Former Dealshare CEO believes India’s next big consumer play is youth sports

Your Story
Former Dealshare CEO believes India’s next big consumer play is youth sports

After scaling Dealshare to unicorn status, Sourjyendu Medda stepped down as CEO in early 2024. But the entrepreneur in him kept scouting for opportunities.  His next bet? Youth sports in India.

“Indian families, particularly the economically privileged, are rapidly moving toward structured training, and the trend will only trickle down further. Yet 95% of this billion-dollar market remains unorganised. I saw an opportunity to create a full-stack platform combining global coaching standards, curriculum-based learning, and advanced AI technology to track performance,” Medda tells YourStory. 

In 2024, this shift among urban families toward structured, outcome-driven sports training led Medda to build Sports For Life (SFL), a tech-enabled coaching platform aimed at professionalising the largely unorganised market. 

SFL positions itself as a full-stack sportstech startup, blending global coaching standards with AI-led performance analytics. Headquartered in Bengaluru, the company currently operates academies in Mumbai and Pune, offering training in football, tennis, chess, squash, and table tennis, with plans to add cricket. 

Led by Medda as CEO and Armaan Tandon as COO, the 140-member team plans to  expand into Bengaluru and the NCR region in 2026. Beyond coaching, SFL also organises competitive formats such as the SFL League (football), reinforcing its belief that sports and education together shape a healthy, disciplined, and successful life. 

To ensure that sports education is treated with the same seriousness as academics, Medda says that SFL is designed to function much like a school. The academy follows a structured, curriculum-driven coaching model with mandatory attendance, periodic assessments, and report cards – aimed at delivering “professional training rather than just recreational play”. 

According to Medda, SFL’s technology stack is built around two pillars.
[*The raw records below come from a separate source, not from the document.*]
**config.mk**
```make
export PLATFORM = sky130hd
export DESIGN_NAME = fclp_ctrl
export DESIGN_NICKNAME = d
export VERILOG_FILES = /design/src/rtl/fclp_pkg.sv /design/src/rtl/fclp_ctrl.sv
export SDC_FILE = /design/constraint.sdc
export NUM_CORES = 1
export LEC_CHECK = 0
export BUFFER_PORTS_ARGS = -buffer_cell sky130_fd_sc_hd__clkbuf_2
export CAP_MARGIN = 20
export CORE_AREA = 2 2 39 41
export CTS_CLUSTER_DIAMETER = 150
export DETAILED_ROUTE_END_ITERATION = 10
export DIE_AREA = 0 0 41 43
export HOLD_SLACK_MARGIN = 0.12
export PLACE_DENSITY_LB_ADDON = 0.05
export SLEW_MARGIN = 20
export SYNTH_ARGS = -nofsm -noshare
export SYNTH_HDL_FRONTEND = slang
export SYNTH_SLANG_ARGS = --single-unit
```
**constraint.sdc**
```tcl
create_clock -name clk -period 3.42 [get_ports clk]
set_input_delay 0.342 -clock clk [delete_from_list [all_inputs] [get_ports clk]]
set_output_delay 0.342 -clock clk [all_outputs]
set_load 0.01 [all_outputs]
```
**src/rtl/fclp_pkg.sv**
```systemverilog
// Shared types and constants for the flight code linear probe table.
`default_nettype none
package fclp_pkg;

  localparam int SLOTS = 1024;
  localparam int SLOT_W = $clog2(SLOTS);

  localparam int LETTER_W = 5;
  localparam int NUMBER_W = 14;
  localparam int COUNT_W = 3;
  localparam int TAG_W = 16;
  localparam int STATUS_W = 2;
  localparam int INDEX_W = 10;

  localparam int LETTER_RADIX = 26;
  localparam int HASH_MULT = 9999;
  localparam int KEY_W = 10;
  localparam int HASH_W = 25;

  localparam logic OP_INSERT = 1'b0;
  localparam logic OP_SEARCH = 1'b1;

  localparam logic [STATUS_W-1:0] ST_INSERTED = 2'd0;
  localparam logic [STATUS_W-1:0] ST_FOUND = 2'd1;
  localparam logic [STATUS_W-1:0] ST_NOT_FOUND = 2'd2;
  localparam logic [STATUS_W-1:0] ST_FULL = 2'd3;

  typedef struct packed {
    logic                valid;
    logic [LETTER_W-1:0] letter_first;
    logic [LETTER_W-1:0] letter_second;
    logic [NUMBER_W-1:0] flight_number;
    logic [COUNT_W-1:0]  digit_count;
    logic [TAG_W-1:0]    record_tag;
  } entry_t;

  localparam int ENTRY_W = $bits(entry_t);

  typedef struct packed {
    logic                clr_write;
    logic                latch_req;
    logic                calc_key;
    logic                calc_home;
    logic                rd_en;
    logic                advance;
    logic                ins_write;
    logic                res_load;
    logic [STATUS_W-1:0] res_code;
    logic                out_load;
  } cmd_t;

  typedef struct packed {
    logic clr_last;
    logic entry_valid;
    logic key_match;
    logic last_probe;
    logic is_search;
    logic out_busy;
  } sts_t;

endpackage
`default_nettype wire

```
**src/rtl/fclp_ctrl.sv**
```systemverilog
// Controller state machine: clearing pass, hashing steps and the probe loop.
`default_nettype none
module fclp_ctrl (
  input  wire logic          clk,
  input  wire logic          rst,
  input  wire logic          in_valid,
  output logic               in_ready,
  input  wire fclp_pkg::sts_t sts,
  output fclp_pkg::cmd_t     cmd
);
  import fclp_pkg::*;

  localparam logic [2:0] S_CLEAR = 3'd0;
  localparam logic [2:0] S_IDLE  = 3'd1;
  localparam logic [2:0] S_KEY   = 3'd2;
  localparam logic [2:0] S_HOME  = 3'd3;
  localparam logic [2:0] S_READ  = 3'd4;
  localparam logic [2:0] S_CHECK = 3'd5;
  localparam logic [2:0] S_RESP  = 3'd6;

  logic [2:0] state;
  logic [2:0] state_next;

  always_ff @(posedge clk) begin
    if (rst) begin
      state <= S_CLEAR;
    end else begin
      state <= state_next;
    end
  end

  assign in_ready = (state == S_IDLE);

  always_comb begin
    state_next = state;
    cmd = '0;
    case (state)
      S_CLEAR: begin
        cmd.clr_write = 1'b1;
        if (sts.clr_last) state_next = S_IDLE;
      end
      S_IDLE: begin
        if (in_valid) begin
          cmd.latch_req = 1'b1;
          state_next = S_KEY;
        end
      end
      S_KEY: begin
        cmd.calc_key = 1'b1;
        state_next = S_HOME;
      end
      S_HOME: begin
        cmd.calc_home = 1'b1;
        state_next = S_READ;
      end
      S_READ: begin
        cmd.rd_en = 1'b1;
        state_next = S_CHECK;
      end
      S_CHECK: begin
        if (!sts.entry_valid) begin
          cmd.res_load = 1'b1;
          cmd.res_code = sts.is_search ? ST_NOT_FOUND : ST_INSERTED;
          cmd.ins_write = !sts.is_search;
          state_next = S_RESP;
        end else if (sts.is_search && sts.key_match) begin
          cmd.res_load = 1'b1;
          cmd.res_code = ST_FOUND;
          state_next = S_RESP;
        end else if (sts.last_probe) begin
          // Every slot has been visited once.
          cmd.res_load = 1'b1;
          cmd.res_code = sts.is_search ? ST_NOT_FOUND : ST_FULL;
          state_next = S_RESP;
        end else begin
          cmd.advance = 1'b1;
          state_next = S_READ;
        end
      end
      S_RESP: begin
        if (!sts.out_busy) begin
          cmd.out_load = 1'b1;
          state_next = S_IDLE;
        end
      end
      default: begin
        state_next = S_IDLE;
      end
    endcase
  end

endmodule
`default_nettype wire

```
==> results of run 1 <==
-- layout make-up --
type | instances | area (um2)
repair buffers | 20 | 100.1
multi-input cells | 36 | 254.0
flip-flops and latches | 3 | 60.06
well taps | 16 | 20.02
fillers | 169 | 912.1
inverters | 3 | 11.26
clock buffers | 4 | 26.28
==> config.mk <==
export PLATFORM = sky130hd
export DESIGN_NAME = sxc_ctrl
export DESIGN_NICKNAME = d
export VERILOG_FILES = /design/src/sv/sxc_pkg.sv /design/src/sv/sxc_ctrl.sv
export SDC_FILE = /design/constraint.sdc
export NUM_CORES = 1
export LEC_CHECK = 0
export BUFFER_PORTS_ARGS = -buffer_cell sky130_fd_sc_hd__buf_2
export CAP_MARGIN = 20
export CORE_ASPECT_RATIO = 0.7
export CORE_MARGIN = 2
export CORE_UTILIZATION = 30
export DETAILED_ROUTE_END_ITERATION = 8
export GPL_ROUTABILITY_DRIVEN = 0
export GPL_TIMING_DRIVEN = 0
export PLACE_DENSITY_LB_ADDON = 0.12
export SLEW_MARGIN = 20
export SYNTH_ARGS = -nofsm -noshare
export SYNTH_HDL_FRONTEND = slang
export SYNTH_SLANG_ARGS = --single-unit
==> constraint.sdc <==
create_clock -name clk -period 1.8 [get_ports clk]
set_input_delay 0.09 -clock clk [delete_from_list [all_inputs] [get_ports clk]]
set_output_delay 0.09 -clock clk [all_outputs]
set_load 0.01 [all_outputs]
==> src/sv/sxc_pkg.sv <==
// ----------------------------------------------------------------------------
// sxc_pkg: shared types and constants for the subset XOR counter
// Command codes, field widths, modulus and the controller-to-datapath
// command bundle.
// ----------------------------------------------------------------------------
package sxc_pkg;

  localparam int VALUE_W = 10;
  localparam int COUNT_W = 27;
  localparam int CMD_W   = 2;

  localparam logic [COUNT_W-1:0] COUNT_MOD = COUNT_W'(100000007);

  localparam logic [CMD_W-1:0] CMD_START  = 2'd0;
  localparam logic [CMD_W-1:0] CMD_ADD    = 2'd1;
  localparam logic [CMD_W-1:0] CMD_FORBID = 2'd2;
  localparam logic [CMD_W-1:0] CMD_QUERY  = 2'd3;

  typedef struct packed {
    logic clr_we;     // clearing pass: write init value at idx, clear mark
    logic mark_set;   // forbid: set mark at the incoming value
    logic v_load;     // latch element value for an add
    logic add_rd;     // add: read idx and idx^v from the live bank
    logic bank_flip;  // add finished: swap live and shadow banks
    logic q_rd;       // query: read count and mark at idx
    logic acc_clr;    // query start: zero the accumulator
    logic out_load;   // move accumulator into the output register
  } dp_cmd_t;

endpackage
The first is an academy management SaaS platform that handles operational functions such as scheduling, attendance, and fee collection. This is complemented by a parent-facing app that allows families to track progress, access session videos, and communicate directly with coaches. 

The second pillar focuses on tournament technology. “This offers professional-grade features such as live streaming, instant replays, and computer vision AI-driven stats. This system tracks 10-15 key performance metrics per player, generating data-driven analytics comparable to those used by national-level teams to refine talent,” he explains. 

Beyond this, SFL is developing in-house technology to further extend coaching access. This includes automated tools designed to replicate a coach’s decision-making logic and provide feedback when coaches are unavailable, and AI-powered virtual coaching modules for remote learners. 

The startup is also preparing to launch a scouting and engagement platform inspired by industry-leading sports performance analysis platform Hudl, enabling young athletes to create profiles, store performance highlights, and showcase talent for professional scouting opportunities. 

Currently, SFL charges its 1,500 academy students an annual fee of Rs 50,000-60,000. In addition, around 3,000 students participate annually in SFL-organised  tournaments. 

Medda views the youth sports ecosystem as a long-term, high-growth opportunity, likening its current stage to India’s physical fitness industry a decade ago, before platforms like Cult.fit professionalised the space. He believes the market could expand exponentially, potentially touching $5 billion within the next five to six years despite its present fragmented state. 

“Many existing academies focus on a single sport rather than operating a multi-sport platform. Some players specialise only in coaching, others in sports science or in-school programmes. While parents are increasingly comfortable with technology in education, its application in sports coaching remains low,” he says. 

That fragmentation is exactly where SFL aims to position itself. The startup plans to expand into 30 cities, densify local catchments so centres are within a 3-km radius of homes, and scale its offerings to 15-17 sports. 

SFL recently raised $2.58 million in a Series A round led by Fireside Ventures and Genesia Ventures. The capital is being deployed towards building and retaining a pipeline of world-class coaches alongside continued investments in its technology stack. 

Currently clocking an annual recurring revenue (ARR) of Rs 12 crore, the startup is targeting Rs 40-50 crore by March 2027. “Given the pace at which we are scaling, geographically and technologically, we expect to reach that mark by the end of FY26. Hopefully, by then, we will have built the national brand we set out to create,” Medda says.